#### Supplied data ####
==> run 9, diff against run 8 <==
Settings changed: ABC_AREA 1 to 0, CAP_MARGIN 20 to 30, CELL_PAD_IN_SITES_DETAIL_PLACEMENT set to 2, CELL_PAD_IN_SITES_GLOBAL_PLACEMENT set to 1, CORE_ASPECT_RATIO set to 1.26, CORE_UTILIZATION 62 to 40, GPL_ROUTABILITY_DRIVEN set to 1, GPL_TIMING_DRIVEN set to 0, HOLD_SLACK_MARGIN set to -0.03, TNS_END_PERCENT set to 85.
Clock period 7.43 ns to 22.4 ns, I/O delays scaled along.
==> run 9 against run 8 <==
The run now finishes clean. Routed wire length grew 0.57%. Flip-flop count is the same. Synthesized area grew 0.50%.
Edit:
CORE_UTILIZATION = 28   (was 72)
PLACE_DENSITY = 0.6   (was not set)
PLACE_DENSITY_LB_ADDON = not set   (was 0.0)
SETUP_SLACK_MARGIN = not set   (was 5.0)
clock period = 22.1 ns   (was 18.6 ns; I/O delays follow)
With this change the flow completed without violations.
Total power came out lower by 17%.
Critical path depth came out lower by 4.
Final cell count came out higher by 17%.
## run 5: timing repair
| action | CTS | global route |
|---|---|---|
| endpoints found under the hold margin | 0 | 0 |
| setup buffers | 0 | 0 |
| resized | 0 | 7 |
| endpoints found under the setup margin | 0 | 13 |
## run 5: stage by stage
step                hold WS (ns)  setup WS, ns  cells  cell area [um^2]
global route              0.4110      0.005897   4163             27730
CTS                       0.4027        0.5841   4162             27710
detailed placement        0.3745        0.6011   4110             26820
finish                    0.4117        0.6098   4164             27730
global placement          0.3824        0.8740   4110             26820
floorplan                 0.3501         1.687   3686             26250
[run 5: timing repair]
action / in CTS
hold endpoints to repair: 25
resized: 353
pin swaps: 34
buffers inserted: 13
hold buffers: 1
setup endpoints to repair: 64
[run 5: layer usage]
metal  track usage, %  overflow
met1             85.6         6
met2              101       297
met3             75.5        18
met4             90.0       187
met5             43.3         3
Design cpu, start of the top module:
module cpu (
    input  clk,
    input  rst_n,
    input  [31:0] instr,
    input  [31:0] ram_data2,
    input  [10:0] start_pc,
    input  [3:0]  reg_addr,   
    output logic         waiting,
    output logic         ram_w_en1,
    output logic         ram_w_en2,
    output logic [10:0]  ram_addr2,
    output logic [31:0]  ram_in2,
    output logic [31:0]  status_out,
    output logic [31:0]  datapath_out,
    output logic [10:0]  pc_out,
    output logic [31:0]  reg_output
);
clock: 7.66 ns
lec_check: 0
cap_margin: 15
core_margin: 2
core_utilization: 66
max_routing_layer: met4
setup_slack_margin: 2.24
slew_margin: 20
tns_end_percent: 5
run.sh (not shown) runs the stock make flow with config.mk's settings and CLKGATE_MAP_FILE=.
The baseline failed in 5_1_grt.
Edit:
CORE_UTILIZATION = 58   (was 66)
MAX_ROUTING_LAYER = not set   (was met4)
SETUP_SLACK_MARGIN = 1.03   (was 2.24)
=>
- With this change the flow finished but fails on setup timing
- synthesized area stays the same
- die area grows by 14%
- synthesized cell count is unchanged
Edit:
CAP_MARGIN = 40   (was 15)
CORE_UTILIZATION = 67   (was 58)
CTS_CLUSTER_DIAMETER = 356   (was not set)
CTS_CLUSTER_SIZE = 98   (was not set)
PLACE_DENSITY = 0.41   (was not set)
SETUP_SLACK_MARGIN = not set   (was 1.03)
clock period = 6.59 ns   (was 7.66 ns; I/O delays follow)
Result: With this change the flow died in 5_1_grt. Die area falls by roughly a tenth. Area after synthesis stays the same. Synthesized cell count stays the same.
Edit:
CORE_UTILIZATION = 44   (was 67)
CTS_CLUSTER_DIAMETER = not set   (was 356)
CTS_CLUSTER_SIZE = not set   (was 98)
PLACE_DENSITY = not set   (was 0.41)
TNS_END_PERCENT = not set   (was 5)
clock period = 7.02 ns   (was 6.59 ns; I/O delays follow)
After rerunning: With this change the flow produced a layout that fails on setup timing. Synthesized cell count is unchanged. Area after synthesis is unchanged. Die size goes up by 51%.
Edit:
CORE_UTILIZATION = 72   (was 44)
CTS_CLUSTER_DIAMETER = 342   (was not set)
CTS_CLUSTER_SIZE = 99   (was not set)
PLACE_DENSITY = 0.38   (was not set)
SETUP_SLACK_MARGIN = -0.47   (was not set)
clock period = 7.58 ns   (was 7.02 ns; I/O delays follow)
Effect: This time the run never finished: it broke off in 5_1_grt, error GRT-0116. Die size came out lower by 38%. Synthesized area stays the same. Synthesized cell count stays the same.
####
#### Supplied data ####
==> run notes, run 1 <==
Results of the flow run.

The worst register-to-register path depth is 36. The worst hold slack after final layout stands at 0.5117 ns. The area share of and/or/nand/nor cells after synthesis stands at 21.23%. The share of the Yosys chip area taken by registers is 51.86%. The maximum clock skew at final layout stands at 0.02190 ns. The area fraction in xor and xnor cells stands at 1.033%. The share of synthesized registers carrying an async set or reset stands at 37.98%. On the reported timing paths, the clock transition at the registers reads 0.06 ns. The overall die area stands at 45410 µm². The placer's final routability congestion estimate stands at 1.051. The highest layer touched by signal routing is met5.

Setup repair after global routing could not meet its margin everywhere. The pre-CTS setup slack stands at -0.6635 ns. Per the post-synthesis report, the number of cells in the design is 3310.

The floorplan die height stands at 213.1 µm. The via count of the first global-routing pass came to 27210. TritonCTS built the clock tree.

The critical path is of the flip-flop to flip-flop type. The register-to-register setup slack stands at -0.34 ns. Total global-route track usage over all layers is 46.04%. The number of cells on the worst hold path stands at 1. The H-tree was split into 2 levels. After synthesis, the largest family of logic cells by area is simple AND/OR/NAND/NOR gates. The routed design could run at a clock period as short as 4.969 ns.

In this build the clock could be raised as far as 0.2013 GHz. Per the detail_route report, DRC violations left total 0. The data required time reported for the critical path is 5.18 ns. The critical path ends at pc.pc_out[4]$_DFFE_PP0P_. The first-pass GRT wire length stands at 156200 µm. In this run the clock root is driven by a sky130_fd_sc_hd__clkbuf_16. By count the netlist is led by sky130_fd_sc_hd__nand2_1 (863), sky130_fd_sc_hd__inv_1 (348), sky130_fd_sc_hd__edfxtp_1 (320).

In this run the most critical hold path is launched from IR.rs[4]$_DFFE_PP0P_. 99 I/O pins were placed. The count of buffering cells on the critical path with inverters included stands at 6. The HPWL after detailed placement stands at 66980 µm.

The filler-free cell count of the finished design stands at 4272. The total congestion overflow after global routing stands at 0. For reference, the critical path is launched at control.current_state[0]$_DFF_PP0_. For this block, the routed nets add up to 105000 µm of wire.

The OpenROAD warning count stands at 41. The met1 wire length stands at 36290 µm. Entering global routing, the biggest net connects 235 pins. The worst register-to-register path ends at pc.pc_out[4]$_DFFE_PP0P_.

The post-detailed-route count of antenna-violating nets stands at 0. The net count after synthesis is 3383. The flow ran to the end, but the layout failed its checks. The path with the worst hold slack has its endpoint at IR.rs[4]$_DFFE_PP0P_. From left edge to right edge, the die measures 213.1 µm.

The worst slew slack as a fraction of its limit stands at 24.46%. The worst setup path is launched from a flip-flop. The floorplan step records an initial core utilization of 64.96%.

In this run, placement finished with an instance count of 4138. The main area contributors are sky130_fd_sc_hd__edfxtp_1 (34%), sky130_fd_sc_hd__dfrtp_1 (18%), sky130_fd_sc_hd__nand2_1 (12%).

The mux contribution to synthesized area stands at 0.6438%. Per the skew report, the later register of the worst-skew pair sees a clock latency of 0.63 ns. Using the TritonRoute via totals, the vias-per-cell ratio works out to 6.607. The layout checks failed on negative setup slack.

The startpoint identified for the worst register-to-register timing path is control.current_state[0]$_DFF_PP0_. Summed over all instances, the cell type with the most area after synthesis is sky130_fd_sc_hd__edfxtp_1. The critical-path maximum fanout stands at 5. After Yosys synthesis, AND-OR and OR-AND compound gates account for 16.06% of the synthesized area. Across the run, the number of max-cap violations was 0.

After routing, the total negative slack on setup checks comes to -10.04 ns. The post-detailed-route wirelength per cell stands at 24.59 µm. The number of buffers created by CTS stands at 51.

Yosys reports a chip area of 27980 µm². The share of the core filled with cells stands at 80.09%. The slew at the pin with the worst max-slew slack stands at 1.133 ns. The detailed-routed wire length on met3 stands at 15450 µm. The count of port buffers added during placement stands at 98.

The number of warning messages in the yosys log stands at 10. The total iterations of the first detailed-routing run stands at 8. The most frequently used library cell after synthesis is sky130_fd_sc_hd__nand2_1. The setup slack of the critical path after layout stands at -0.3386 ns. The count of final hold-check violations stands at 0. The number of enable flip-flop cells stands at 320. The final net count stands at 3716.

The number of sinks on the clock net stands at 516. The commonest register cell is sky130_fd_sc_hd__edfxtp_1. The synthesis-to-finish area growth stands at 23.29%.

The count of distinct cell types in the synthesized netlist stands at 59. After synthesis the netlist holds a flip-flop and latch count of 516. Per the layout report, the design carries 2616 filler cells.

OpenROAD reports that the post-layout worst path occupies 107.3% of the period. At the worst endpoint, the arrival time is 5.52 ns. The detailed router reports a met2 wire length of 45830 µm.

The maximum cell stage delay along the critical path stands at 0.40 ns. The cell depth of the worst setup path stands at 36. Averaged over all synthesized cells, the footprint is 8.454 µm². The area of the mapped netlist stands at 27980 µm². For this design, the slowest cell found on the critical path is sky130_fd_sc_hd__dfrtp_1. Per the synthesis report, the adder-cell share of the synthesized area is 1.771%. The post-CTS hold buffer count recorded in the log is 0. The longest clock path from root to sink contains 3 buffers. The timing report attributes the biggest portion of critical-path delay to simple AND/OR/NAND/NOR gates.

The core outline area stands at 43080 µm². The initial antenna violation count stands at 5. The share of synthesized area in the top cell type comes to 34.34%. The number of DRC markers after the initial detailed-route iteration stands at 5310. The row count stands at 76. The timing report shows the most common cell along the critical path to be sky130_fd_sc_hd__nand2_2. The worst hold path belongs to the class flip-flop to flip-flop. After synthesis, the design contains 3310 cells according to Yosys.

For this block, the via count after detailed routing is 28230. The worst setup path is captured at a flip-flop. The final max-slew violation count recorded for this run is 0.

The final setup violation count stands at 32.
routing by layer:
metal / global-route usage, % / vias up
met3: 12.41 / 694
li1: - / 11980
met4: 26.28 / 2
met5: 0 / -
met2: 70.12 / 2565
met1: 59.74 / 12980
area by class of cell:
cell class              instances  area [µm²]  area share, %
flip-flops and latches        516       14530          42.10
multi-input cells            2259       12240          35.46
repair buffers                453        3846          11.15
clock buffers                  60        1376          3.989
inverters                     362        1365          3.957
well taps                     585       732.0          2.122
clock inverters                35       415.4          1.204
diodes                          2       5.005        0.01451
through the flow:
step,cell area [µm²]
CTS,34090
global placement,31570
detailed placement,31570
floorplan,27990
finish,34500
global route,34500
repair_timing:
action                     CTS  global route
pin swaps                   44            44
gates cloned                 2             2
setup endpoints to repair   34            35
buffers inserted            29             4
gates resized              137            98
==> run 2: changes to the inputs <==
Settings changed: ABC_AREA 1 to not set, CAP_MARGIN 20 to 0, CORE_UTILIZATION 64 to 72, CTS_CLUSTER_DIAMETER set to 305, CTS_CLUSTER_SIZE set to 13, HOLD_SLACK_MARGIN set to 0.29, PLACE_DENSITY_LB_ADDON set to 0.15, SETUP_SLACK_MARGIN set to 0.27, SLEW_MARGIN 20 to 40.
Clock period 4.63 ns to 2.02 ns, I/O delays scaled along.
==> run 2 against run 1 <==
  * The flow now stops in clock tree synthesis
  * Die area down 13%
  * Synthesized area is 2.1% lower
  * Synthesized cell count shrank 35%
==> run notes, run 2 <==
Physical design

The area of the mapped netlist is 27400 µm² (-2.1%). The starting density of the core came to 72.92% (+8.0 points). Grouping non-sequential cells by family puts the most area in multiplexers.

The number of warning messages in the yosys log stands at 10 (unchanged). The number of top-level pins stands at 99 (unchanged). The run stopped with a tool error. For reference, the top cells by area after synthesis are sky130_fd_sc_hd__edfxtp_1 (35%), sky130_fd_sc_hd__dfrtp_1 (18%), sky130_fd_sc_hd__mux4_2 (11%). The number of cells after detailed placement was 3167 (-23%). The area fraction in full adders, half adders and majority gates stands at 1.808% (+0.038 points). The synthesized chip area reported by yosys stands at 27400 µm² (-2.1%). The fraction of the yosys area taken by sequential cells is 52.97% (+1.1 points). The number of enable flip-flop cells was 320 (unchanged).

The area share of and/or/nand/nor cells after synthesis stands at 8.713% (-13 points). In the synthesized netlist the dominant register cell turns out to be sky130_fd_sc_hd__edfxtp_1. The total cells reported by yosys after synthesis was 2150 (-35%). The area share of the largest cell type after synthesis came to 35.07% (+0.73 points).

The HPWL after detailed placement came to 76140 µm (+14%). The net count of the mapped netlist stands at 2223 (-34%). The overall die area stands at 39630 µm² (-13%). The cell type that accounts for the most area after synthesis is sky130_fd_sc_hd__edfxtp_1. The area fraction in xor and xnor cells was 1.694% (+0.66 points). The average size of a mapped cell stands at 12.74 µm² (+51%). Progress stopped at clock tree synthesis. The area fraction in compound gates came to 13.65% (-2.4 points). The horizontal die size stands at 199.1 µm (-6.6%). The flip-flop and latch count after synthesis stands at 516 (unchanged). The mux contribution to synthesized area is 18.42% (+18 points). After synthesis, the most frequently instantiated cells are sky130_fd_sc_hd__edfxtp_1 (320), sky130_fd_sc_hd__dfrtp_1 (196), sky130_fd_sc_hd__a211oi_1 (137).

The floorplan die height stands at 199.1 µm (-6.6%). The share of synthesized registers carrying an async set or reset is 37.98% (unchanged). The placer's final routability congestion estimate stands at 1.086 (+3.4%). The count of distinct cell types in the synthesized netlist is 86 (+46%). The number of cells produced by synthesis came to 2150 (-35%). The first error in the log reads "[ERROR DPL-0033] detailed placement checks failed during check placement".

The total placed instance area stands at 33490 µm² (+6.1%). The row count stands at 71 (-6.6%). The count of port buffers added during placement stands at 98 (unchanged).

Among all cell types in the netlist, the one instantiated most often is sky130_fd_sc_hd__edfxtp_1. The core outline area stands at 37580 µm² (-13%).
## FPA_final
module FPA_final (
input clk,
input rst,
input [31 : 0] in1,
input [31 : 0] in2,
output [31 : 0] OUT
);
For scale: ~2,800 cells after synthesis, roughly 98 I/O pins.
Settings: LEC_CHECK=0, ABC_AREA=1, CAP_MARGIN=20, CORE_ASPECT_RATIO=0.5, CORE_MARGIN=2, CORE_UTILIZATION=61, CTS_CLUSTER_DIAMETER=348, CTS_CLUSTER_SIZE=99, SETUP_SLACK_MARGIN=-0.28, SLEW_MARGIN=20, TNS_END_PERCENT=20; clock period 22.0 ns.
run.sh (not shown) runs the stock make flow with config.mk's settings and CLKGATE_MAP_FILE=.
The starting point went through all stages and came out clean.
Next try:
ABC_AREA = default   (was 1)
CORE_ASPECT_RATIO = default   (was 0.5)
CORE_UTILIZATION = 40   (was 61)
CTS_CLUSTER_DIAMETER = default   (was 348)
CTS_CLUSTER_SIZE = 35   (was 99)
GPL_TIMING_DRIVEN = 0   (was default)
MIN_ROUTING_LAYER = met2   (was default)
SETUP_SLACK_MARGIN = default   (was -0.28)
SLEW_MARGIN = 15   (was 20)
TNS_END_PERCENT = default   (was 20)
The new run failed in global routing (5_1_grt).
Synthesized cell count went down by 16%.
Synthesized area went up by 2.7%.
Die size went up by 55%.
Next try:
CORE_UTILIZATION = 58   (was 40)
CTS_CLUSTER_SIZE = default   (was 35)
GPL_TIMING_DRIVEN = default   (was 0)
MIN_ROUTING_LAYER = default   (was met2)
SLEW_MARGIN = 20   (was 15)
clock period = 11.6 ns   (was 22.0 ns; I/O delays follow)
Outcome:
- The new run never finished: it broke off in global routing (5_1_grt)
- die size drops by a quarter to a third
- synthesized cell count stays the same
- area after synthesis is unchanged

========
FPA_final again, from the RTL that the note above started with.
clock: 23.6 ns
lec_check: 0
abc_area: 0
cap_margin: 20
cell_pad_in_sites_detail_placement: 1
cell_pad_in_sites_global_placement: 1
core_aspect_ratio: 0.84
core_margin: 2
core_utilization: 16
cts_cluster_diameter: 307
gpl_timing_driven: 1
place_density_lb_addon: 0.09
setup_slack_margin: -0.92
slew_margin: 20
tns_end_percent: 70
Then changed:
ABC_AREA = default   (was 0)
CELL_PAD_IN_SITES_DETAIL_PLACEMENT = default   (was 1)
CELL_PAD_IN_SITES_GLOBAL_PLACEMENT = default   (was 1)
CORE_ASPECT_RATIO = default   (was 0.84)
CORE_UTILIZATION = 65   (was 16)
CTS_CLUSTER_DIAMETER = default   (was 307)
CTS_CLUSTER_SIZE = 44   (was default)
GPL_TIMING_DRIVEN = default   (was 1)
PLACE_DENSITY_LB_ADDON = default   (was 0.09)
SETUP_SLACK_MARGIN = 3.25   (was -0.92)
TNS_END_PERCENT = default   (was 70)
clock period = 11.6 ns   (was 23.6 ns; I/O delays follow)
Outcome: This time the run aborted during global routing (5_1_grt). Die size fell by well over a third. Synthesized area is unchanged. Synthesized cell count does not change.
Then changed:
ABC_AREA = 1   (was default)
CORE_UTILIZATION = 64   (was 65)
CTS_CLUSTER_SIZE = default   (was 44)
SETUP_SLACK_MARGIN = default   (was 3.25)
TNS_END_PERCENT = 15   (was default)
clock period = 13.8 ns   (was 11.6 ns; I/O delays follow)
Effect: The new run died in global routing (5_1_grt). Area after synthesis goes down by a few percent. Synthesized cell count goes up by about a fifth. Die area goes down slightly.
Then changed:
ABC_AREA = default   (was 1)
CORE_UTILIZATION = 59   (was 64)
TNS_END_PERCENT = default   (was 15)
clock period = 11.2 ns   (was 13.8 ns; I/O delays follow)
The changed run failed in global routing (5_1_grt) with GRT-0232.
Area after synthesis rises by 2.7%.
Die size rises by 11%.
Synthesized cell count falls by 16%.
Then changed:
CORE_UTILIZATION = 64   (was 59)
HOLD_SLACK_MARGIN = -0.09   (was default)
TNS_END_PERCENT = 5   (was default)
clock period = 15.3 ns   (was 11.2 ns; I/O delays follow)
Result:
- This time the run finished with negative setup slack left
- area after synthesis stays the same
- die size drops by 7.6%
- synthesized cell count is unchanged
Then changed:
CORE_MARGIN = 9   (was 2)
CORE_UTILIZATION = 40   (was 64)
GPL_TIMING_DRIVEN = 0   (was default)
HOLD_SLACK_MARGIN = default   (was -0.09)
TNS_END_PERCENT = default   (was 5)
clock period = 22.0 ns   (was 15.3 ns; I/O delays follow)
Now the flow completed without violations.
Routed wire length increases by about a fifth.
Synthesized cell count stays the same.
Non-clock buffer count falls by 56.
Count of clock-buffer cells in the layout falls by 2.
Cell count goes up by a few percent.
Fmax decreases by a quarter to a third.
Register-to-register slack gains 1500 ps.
####
Task goal: Where does "scaled" appear in the records above? Copy every line that has it.

Response to this exercise:
Clock period 7.43 ns to 22.4 ns, I/O delays scaled along.
Clock period 4.63 ns to 2.02 ns, I/O delays scaled along.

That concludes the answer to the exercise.